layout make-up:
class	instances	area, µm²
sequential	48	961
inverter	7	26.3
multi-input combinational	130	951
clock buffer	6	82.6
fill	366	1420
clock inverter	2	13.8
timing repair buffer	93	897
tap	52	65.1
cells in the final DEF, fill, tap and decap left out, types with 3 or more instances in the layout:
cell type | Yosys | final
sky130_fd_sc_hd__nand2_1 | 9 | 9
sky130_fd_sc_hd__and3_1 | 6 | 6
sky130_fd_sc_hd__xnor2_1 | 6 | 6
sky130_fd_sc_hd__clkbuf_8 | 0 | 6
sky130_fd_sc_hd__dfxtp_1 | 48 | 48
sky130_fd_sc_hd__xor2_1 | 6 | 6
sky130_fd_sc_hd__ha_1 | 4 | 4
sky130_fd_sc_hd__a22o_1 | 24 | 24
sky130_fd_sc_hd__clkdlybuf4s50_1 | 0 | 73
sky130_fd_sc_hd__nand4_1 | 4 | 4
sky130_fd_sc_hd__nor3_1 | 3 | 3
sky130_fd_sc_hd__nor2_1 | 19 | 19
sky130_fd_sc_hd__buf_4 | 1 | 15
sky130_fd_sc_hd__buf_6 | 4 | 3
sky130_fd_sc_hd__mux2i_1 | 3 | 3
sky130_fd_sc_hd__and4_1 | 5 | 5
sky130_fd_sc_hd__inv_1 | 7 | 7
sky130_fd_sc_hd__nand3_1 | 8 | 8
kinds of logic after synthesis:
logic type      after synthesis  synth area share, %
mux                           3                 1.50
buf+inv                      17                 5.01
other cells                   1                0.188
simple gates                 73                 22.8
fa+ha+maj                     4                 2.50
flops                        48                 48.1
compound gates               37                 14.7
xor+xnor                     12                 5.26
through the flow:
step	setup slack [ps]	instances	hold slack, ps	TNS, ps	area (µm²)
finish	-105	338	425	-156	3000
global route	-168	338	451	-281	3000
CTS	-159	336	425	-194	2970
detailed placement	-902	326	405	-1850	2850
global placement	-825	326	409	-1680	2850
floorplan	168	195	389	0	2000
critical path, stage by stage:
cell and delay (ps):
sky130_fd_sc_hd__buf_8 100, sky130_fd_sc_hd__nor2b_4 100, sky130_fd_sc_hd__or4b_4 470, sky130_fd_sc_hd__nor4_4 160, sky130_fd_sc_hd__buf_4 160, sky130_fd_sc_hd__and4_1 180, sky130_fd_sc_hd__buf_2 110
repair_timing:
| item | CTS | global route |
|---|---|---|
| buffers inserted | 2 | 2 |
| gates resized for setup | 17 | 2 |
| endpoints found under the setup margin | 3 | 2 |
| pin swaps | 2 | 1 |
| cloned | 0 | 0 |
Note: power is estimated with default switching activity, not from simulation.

···

> **What the exercise asks**: Go through the entries above and copy every line containing "clock".

> **Output of the task**:
clock buffer	6	82.6
clock inverter	2	13.8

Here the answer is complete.